== MATERIAL FOR THIS EXERCISE ==

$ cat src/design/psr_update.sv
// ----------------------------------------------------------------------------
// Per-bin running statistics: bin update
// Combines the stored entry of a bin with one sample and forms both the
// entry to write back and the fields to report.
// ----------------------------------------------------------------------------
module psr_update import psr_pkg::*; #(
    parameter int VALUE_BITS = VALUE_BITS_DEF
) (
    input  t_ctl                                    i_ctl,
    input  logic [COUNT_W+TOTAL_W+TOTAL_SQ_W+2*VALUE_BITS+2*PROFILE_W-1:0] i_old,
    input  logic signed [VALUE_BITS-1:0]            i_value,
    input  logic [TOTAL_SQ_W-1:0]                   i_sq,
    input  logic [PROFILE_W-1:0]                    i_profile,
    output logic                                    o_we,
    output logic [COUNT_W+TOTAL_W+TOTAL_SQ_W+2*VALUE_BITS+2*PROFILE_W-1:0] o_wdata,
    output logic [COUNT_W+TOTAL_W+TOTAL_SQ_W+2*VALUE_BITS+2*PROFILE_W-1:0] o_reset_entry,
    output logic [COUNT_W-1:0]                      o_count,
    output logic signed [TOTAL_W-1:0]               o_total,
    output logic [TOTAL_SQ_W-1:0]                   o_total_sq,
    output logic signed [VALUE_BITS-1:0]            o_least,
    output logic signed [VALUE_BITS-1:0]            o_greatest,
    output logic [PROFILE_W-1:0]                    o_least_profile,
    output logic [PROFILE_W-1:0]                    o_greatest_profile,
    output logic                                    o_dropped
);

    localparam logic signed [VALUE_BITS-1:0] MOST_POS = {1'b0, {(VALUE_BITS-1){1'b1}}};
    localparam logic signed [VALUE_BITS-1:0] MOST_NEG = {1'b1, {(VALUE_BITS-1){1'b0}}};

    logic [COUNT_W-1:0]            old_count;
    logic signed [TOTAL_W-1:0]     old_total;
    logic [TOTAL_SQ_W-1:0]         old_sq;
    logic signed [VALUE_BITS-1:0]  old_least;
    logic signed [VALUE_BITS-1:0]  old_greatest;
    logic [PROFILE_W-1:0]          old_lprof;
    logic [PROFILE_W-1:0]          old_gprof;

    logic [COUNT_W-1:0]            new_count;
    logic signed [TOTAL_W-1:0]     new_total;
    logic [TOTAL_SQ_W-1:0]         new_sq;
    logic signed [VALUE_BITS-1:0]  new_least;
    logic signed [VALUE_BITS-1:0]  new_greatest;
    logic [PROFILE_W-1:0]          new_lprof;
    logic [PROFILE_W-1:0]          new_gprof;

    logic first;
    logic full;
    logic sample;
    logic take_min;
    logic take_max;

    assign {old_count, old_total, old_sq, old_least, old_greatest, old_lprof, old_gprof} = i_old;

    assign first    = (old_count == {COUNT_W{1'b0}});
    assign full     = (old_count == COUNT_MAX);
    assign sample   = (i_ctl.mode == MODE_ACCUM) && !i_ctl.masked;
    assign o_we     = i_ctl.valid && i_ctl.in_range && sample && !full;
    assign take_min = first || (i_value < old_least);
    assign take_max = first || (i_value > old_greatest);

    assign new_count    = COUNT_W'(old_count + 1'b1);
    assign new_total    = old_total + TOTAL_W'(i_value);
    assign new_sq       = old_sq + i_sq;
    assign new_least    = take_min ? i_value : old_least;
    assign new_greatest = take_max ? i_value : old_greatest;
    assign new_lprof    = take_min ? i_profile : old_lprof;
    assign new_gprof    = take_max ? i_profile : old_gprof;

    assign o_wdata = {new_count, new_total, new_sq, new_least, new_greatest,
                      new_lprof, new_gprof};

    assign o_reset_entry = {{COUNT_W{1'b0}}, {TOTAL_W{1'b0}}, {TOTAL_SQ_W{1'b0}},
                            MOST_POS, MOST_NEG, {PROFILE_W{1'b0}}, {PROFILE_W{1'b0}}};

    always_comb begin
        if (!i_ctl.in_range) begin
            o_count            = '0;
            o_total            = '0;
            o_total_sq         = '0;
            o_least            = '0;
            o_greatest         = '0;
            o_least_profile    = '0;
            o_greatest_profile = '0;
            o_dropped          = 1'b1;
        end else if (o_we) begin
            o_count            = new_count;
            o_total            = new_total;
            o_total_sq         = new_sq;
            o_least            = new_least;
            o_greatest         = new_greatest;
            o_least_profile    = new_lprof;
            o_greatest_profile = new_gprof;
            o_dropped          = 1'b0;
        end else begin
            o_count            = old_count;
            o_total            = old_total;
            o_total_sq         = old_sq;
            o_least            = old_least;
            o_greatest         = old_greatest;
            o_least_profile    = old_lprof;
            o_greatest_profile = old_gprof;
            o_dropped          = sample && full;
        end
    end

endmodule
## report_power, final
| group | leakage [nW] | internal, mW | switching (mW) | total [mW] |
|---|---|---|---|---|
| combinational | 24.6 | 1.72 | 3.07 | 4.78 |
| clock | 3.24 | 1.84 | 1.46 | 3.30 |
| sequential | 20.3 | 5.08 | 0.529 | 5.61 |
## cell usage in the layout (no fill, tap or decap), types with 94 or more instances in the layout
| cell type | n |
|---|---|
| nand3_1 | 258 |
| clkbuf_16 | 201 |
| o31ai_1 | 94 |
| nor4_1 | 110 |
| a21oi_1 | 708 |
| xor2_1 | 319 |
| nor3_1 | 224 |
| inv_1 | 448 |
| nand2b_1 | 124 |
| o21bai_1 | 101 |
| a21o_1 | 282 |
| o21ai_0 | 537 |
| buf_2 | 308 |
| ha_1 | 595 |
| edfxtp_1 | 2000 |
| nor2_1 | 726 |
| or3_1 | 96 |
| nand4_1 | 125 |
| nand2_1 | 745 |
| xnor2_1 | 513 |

===

▸ WORK TO BE COMPLETED
Lines from the one containing "nor3_1 | 224 |" through the last line of the records, both included, are the only ones to print, each exactly as it is.

▸ RESPONSE TO THIS EXERCISE
| nor3_1 | 224 |
| inv_1 | 448 |
| nand2b_1 | 124 |
| o21bai_1 | 101 |
| a21o_1 | 282 |
| o21ai_0 | 537 |
| buf_2 | 308 |
| ha_1 | 595 |
| edfxtp_1 | 2000 |
| nor2_1 | 726 |
| or3_1 | 96 |
| nand4_1 | 125 |
| nand2_1 | 745 |
| xnor2_1 | 513 |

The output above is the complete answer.